The main problem is that we do not know much about him appart from his sacrifice, which at least demonstrate that he had great character.

Re: Cao Cao's successor

Unread postPosted: Fri Aug 28, 2009 5:17 pm
by hall_of_famer02
Ang himself admitted to Cao Cao he wasn't as capable as Cao Cao and was unable to be a ruler like Cao Cao.

Re: Cao Cao's successor

Unread postPosted: Fri Aug 28, 2009 6:14 pm
by Antiochus
I think that any son talking to his father would have said the same...

I dont see this as an aknoledgement of incompetance, but more as a mark of respect and loyaulty to someone who is both his father and his liege. Had Cao Pi been in the same place, people would expect him to act the same.

Re: Cao Cao's successor

Unread postPosted: Fri Aug 28, 2009 7:41 pm
by Dong Zhou
hall_of_famer02 wrote:Ang himself admitted to Cao Cao he wasn't as capable as Cao Cao and was unable to be a ruler like Cao Cao.

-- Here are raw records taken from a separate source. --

===== src/rtl/bped_pkg.sv =====
package bped_pkg;

    // buttons in the design, and pin bits carried by one scan tick
    localparam int NUM_BUTTONS = 8;
    localparam int PIN_BITS    = 8;

    // buttons that can ever be looked at
    localparam int DEPTH   = (NUM_BUTTONS < PIN_BITS) ? NUM_BUTTONS : PIN_BITS;
    localparam int IDX_W   = (DEPTH > 1) ? $clog2(DEPTH) : 1;
    localparam int COUNT_W = 4;
    localparam int CNT_W   = 17;

    typedef enum logic [1:0] {
        EV_PRESS   = 2'd0,
        EV_LONG    = 2'd1,
        EV_RELEASE = 2'd2
    } ev_kind_t;

    typedef enum logic [3:0] {
        REG_BUTTON_COUNT     = 4'd0,
        REG_ACTIVE_LEVELS    = 4'd1,
        REG_SCAN_INTERVAL    = 4'd2,
        REG_LONG_PRESS_DELAY = 4'd3
    } reg_idx_t;

    typedef enum logic {
        SCAN_IDLE,
        SCAN_RUN
    } scan_state_t;

    // one entry of the state memory
    typedef struct packed {
        logic             pressed;
        logic [CNT_W-1:0] cnt;
    } btn_state_t;

    // one processed button, handed from the scanner to the event stage
    typedef struct packed {
        logic             has_ev;
        logic [IDX_W-1:0] idx;
        ev_kind_t         kind;
        logic             last;
    } bped_step_t;

endpackage


===== src/rtl/bped_state_ram.sv =====
module bped_state_ram
    import bped_pkg::*;
(
    input  logic             clk,
    input  logic             rst_n,
    input  logic             wr_en,
    input  logic [IDX_W-1:0] wr_addr,
    input  btn_state_t       wr_data,
    input  logic             rd_en,
    input  logic [IDX_W-1:0] rd_addr,
    output btn_state_t       rd_data
);

    btn_state_t       mem [DEPTH];
    logic [DEPTH-1:0] written_reg;
    btn_state_t       rd_data_reg;
    logic             rd_written_reg;

    // entry storage, no reset
    always_ff @(posedge clk)
    begin
        if (wr_en)
        begin
            mem[wr_addr] <= wr_data;
        end
        if (rd_en)
        begin
            rd_data_reg <= mem[rd_addr];
        end
    end

    // per-entry written flags, so a fresh entry reads as the reset state
    always_ff @(posedge clk or negedge rst_n)
    begin
        if (!rst_n)
        begin
            written_reg    <= '0;
            rd_written_reg <= 1'b0;
        end
        else
        begin
            if (wr_en)
            begin
                written_reg[wr_addr] <= 1'b1;
            end
            if (rd_en)
            begin
                rd_written_reg <= written_reg[rd_addr];
            end
        end
    end

    assign rd_data = rd_written_reg ? rd_data_reg : '0;

endmodule


===== src/rtl/bped_scan.sv =====
module bped_scan
    import bped_pkg::*;
(
    input  logic               clk,
    input  logic               rst_n,
    input  logic               tick_vld,
    input  logic [DEPTH-1:0]   tick_pins,
    input  logic [COUNT_W-1:0] count_eff,
    input  logic [DEPTH-1:0]   levels,
    input  logic [7:0]         interval,
    input  logic [15:0]        delay,
    output logic               busy,
    output logic               step_vld,
    output bped_step_t         step,
    input  logic               step_rdy,
    output logic               wr_en,
    output logic [IDX_W-1:0]   wr_addr,
    output btn_state_t         wr_data,
    output logic               rd_en,
    output logic [IDX_W-1:0]   rd_addr,
    input  btn_state_t         rd_data
);

    scan_state_t        state_reg;
    scan_state_t        state_next;
    logic [COUNT_W-1:0] nxt_reg;
    logic [COUNT_W-1:0] count_reg;
    logic [DEPTH-1:0]   pins_reg;
    logic               s1_vld_reg;
    logic [IDX_W-1:0]   s1_idx_reg;
    logic               s1_end_reg;
    logic               adv;
    logic               issue_ok;
    logic               active;
    logic [CNT_W-1:0]   sum;

    assign adv      = !s1_vld_reg || step_rdy;
    assign issue_ok = (state_reg == SCAN_RUN) && (nxt_reg < count_reg);

    always_comb
    begin
        state_next = state_reg;
        unique case (state_reg)
            SCAN_IDLE:
            begin
                if (tick_vld)
                begin
                    state_next = SCAN_RUN;
                end
            end
            SCAN_RUN:
            begin
                if (adv && !issue_ok)
                begin
                    state_next = SCAN_IDLE;
                end
            end
            default: state_next = SCAN_IDLE;
        endcase
    end

    always_comb
    begin
        rd_en   = adv && issue_ok;
        rd_addr = nxt_reg[IDX_W-1:0];
        busy    = (state_reg != SCAN_IDLE) || s1_vld_reg;
    end

    always_ff @(posedge clk or negedge rst_n)
    begin
        if (!rst_n)
        begin
            state_reg  <= SCAN_IDLE;
            nxt_reg    <= '0;
            count_reg  <= '0;
            s1_vld_reg <= 1'b0;
        end
        else
        begin
            state_reg <= state_next;
            if (tick_vld)
            begin
                nxt_reg   <= '0;
                count_reg <= count_eff;
            end
            else if (rd_en)
            begin
                nxt_reg <= nxt_reg + COUNT_W'(1);
            end
            if (adv)
            begin
                s1_vld_reg <= rd_en;
            end
        end
    end

    always_ff @(posedge clk)
    begin
        if (tick_vld)
        begin
            pins_reg <= tick_pins;
        end
        if (adv)
        begin
            s1_idx_reg <= rd_addr;
            s1_end_reg <= ((nxt_reg + COUNT_W'(1)) == count_reg);
        end
    end

    // read-modify-write of the button entry that came out of memory
    assign active = (pins_reg[s1_idx_reg] == levels[s1_idx_reg]);
    assign sum    = rd_data.cnt + CNT_W'(interval);

    always_comb
    begin
        wr_data     = rd_data;
        step.has_ev = 1'b0;
        step.kind   = EV_PRESS;
        step.idx    = s1_idx_reg;
        step.last   = s1_end_reg;
        priority if (active && rd_data.pressed)
        begin
            if (sum >= {1'b0, delay})
            begin
                wr_data.cnt = '0;
                step.has_ev = 1'b1;
                step.kind   = EV_LONG;
            end
            else
            begin
                wr_data.cnt = sum;
            end
        end
        else if (active)
        begin
            wr_data.pressed = 1'b1;
            wr_data.cnt     = '0;
            step.has_ev     = 1'b1;
            step.kind       = EV_PRESS;
        end
        else if (rd_data.pressed)
        begin
            wr_data.pressed = 1'b0;
            step.has_ev     = 1'b1;
            step.kind       = EV_RELEASE;
        end
    end

    assign step_vld = s1_vld_reg;
    assign wr_en    = s1_vld_reg && step_rdy;
    assign wr_addr  = s1_idx_reg;

    a_idx_in_range: assert property (@(posedge clk) disable iff (!rst_n)
        s1_vld_reg |-> (COUNT_W'(s1_idx_reg) < count_reg))
        else $error("button processed beyond count");

    a_cnt_bounded: assert property (@(posedge clk) disable iff (!rst_n)
        wr_en |-> !wr_data.cnt[CNT_W-1])
        else $error("stored hold counter reached 65536");

    a_stall_holds: assert property (@(posedge clk) disable iff (!rst_n)
        (s1_vld_reg && !step_rdy) |=> (s1_vld_reg && $stable(s1_idx_reg)))
        else $error("stalled button lost");

endmodule


===== src/rtl/bped_out.sv =====
module bped_out
    import bped_pkg::*;
(
    input  logic       clk,
    input  logic       rst_n,
    input  logic       step_vld,
    input  bped_step_t step,
    output logic       step_rdy,
    output logic       out_valid,
    input  logic       out_stall,
    output logic [2:0] button_index,
    output logic [1:0] event_kind,
    output logic       last
);

    logic             pend_vld_reg;
    logic             pend_last_reg;
    logic [IDX_W-1:0] pend_idx_reg;
    ev_kind_t         pend_kind_reg;
    logic             out_vld_reg;
    logic [2:0]       out_idx_reg;
    ev_kind_t         out_kind_reg;
    logic             out_last_reg;
    logic             out_free;
    logic             new_ev;
    logic             move;

    // one event is held back until the next one (or the tick end) shows its last flag
    assign out_free = !out_vld_reg || !out_stall;
    assign new_ev   = step_vld && step.has_ev;
    assign step_rdy = !step.has_ev || !pend_vld_reg || out_free;
    assign move     = pend_vld_reg && out_free && (pend_last_reg || new_ev);

    always_ff @(posedge clk or negedge rst_n)
    begin
        if (!rst_n)
        begin
            pend_vld_reg  <= 1'b0;
            pend_last_reg <= 1'b0;
            out_vld_reg   <= 1'b0;
        end
        else
        begin
            if (new_ev && step_rdy)
            begin
                pend_vld_reg  <= 1'b1;
                pend_last_reg <= step.last;
            end
            else
            begin
                if (move)
                begin
                    pend_vld_reg <= 1'b0;
                end
                // only an eventless tick end marks the held event as final
                if (step_vld && !step.has_ev && step.last)
                begin
                    pend_last_reg <= 1'b1;
                end
            end
            if (move)
            begin
                out_vld_reg <= 1'b1;
            end
            else if (out_free)
            begin
                out_vld_reg <= 1'b0;
            end
        end
    end

    always_ff @(posedge clk)
    begin
        if (new_ev && step_rdy)
        begin
            pend_idx_reg  <= step.idx;
            pend_kind_reg <= step.kind;
        end
        if (move)
        begin
            out_idx_reg  <= 3'(pend_idx_reg);
            out_kind_reg <= pend_kind_reg;
            out_last_reg <= pend_last_reg;
        end
    end

    assign out_valid    = out_vld_reg;
    assign button_index = out_idx_reg;
    assign event_kind   = out_kind_reg;
    assign last         = out_last_reg;

    a_event_held: assert property (@(posedge clk) disable iff (!rst_n)
        (new_ev && step_rdy) |=> pend_vld_reg)
        else $error("accepted event not held");

endmodule


===== src/rtl/button_press_event_detector_core.sv =====
// button press / long-press / release detector. each transfer on the input
// channel is one scan tick carrying the raw pin levels of up to eight buttons.
// buttons below button_count are walked in index order; per button one event
// at most comes out: press when the pin first matches its active level,
// long press each time the hold counter (grown by scan_interval per held tick)
// reaches long_press_delay, release when a pressed button lets go. the final
// event of a tick carries last; a tick with no events gives no transfer.
// button state (pressed flag and 17-bit hold counter) lives in a small
// single-read-port memory that is read, updated and written back one button
// per cycle while the result side does not stall; input stall stays high for
// the whole walk. output stalls hold the walk in place. state entries clear at
// reset through per-entry written flags, so no clearing pass is needed.
// configuration writes must happen only while the block is idle.
module button_press_event_detector_core
    import bped_pkg::*;
(
    input  logic        clk,
    input  logic        rst_n,
    // configuration write port
    input  logic        cfg_we,
    input  logic [3:0]  cfg_index,
    input  logic [15:0] cfg_data,
    // scan tick input
    input  logic        in_valid,
    output logic        in_stall,
    input  logic [7:0]  pin_levels,
    // event output
    output logic        out_valid,
    input  logic        out_stall,
    output logic [2:0]  button_index,
    output logic [1:0]  event_kind,
    output logic        last
);

    logic [COUNT_W-1:0] button_count_reg;
    logic [7:0]         active_levels_reg;
    logic [7:0]         scan_interval_reg;
    logic [15:0]        long_press_delay_reg;
    logic [COUNT_W-1:0] count_eff;
    logic               in_xfer;
    logic               busy;
    logic               step_vld;
    bped_step_t         step;
    logic               step_rdy;
    logic               wr_en;
    logic [IDX_W-1:0]   wr_addr;
    btn_state_t         wr_data;
    logic               rd_en;
    logic [IDX_W-1:0]   rd_addr;
    btn_state_t         rd_data;

    // configuration registers; unknown indexes are dropped
    always_ff @(posedge clk or negedge rst_n)
    begin
        if (!rst_n)
        begin
            button_count_reg     <= COUNT_W'(8);
            active_levels_reg    <= 8'd0;
            scan_interval_reg    <= 8'd10;
            long_press_delay_reg <= 16'd1000;
        end
        else if (cfg_we)
        begin
            if (cfg_index == REG_BUTTON_COUNT)
            begin
                button_count_reg <= cfg_data[COUNT_W-1:0];
            end
            if (cfg_index == REG_ACTIVE_LEVELS)
            begin
                active_levels_reg <= cfg_data[7:0];
            end
            if (cfg_index == REG_SCAN_INTERVAL)
            begin
                scan_interval_reg <= cfg_data[7:0];
            end
            if (cfg_index == REG_LONG_PRESS_DELAY)
            begin
                long_press_delay_reg <= cfg_data;
            end
        end
    end

    // saturate the count to the buttons that exist
    assign count_eff = (button_count_reg > COUNT_W'(DEPTH)) ? COUNT_W'(DEPTH)
                                                            : button_count_reg;

    // a new tick waits until the previous walk has finished
    assign in_stall = busy;
    assign in_xfer  = in_valid && !in_stall;

    bped_state_ram u_ram (
        .clk     (clk),
        .rst_n   (rst_n),
        .wr_en   (wr_en),
        .wr_addr (wr_addr),
        .wr_data (wr_data),
        .rd_en   (rd_en),
        .rd_addr (rd_addr),
        .rd_data (rd_data)
    );

    bped_scan u_scan (
        .clk       (clk),
        .rst_n     (rst_n),
        .tick_vld  (in_xfer),
        .tick_pins (pin_levels[DEPTH-1:0]),
        .count_eff (count_eff),
        .levels    (active_levels_reg[DEPTH-1:0]),
        .interval  (scan_interval_reg),
        .delay     (long_press_delay_reg),
        .busy      (busy),
        .step_vld  (step_vld),
        .step      (step),
        .step_rdy  (step_rdy),
        .wr_en     (wr_en),
        .wr_addr   (wr_addr),
        .wr_data   (wr_data),
        .rd_en     (rd_en),
        .rd_addr   (rd_addr),
        .rd_data   (rd_data)
    );

    bped_out u_out (
        .clk          (clk),
        .rst_n        (rst_n),
        .step_vld     (step_vld),
        .step         (step),
        .step_rdy     (step_rdy),
        .out_valid    (out_valid),
        .out_stall    (out_stall),
        .button_index (button_index),
        .event_kind   (event_kind),
        .last         (last)
    );

    a_tick_blocks: assert property (@(posedge clk) disable iff (!rst_n)
        in_xfer |=> in_stall)
        else $error("second tick accepted during walk");

endmodule


===== config.mk =====
export PLATFORM = sky130hd
export DESIGN_NAME = button_press_event_detector_core
export DESIGN_NICKNAME = d
export VERILOG_FILES = /design/src/rtl/bped_pkg.sv /design/src/rtl/bped_state_ram.sv /design/src/rtl/bped_scan.sv /design/src/rtl/bped_out.sv /design/src/rtl/button_press_event_detector_core.sv
export SDC_FILE = /design/constraint.sdc
export NUM_CORES = 1
export LEC_CHECK = 0
export BUFFER_PORTS_ARGS = -buffer_cell sky130_fd_sc_hd__buf_2
export CAP_MARGIN = 20
export CORE_AREA = 3 3 142 144
export CTS_CLUSTER_DIAMETER = 60
export DETAILED_ROUTE_END_ITERATION = 12
export DIE_AREA = 0 0 145 147
export HOLD_SLACK_MARGIN = 0.12
export PLACE_DENSITY = 0.83
export SYNTH_ARGS = -nofsm -noshare
export SYNTH_HDL_FRONTEND = slang
export SYNTH_SLANG_ARGS = --single-unit

===== constraint.sdc =====
create_clock -name clk -period 6.2 [get_ports clk]
set_clock_uncertainty 0.05 [all_clocks]
set_input_delay 0.31 -clock clk [delete_from_list [all_inputs] [get_ports clk]]
set_output_delay 0.31 -clock clk [all_outputs]
set_load 0.01 [all_outputs]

news to me, where did you get that one from?

Re: Cao Cao's successor

Unread postPosted: Fri Aug 28, 2009 8:01 pm
by Antiochus
I think he was referring to his last words to his father before his sacrifice, where he says that he is remplasable while Cao Cao is not.

Re: Cao Cao's successor

Unread postPosted: Wed Nov 16, 2011 2:37 pm
by Shen Ai
Cao Ang would be best. The Yuan family destroyed each other fighting amongst themselves. Jia Xu pointed it out. Cao Pi was the eldest living and he needed the throne. The same would be for Ang.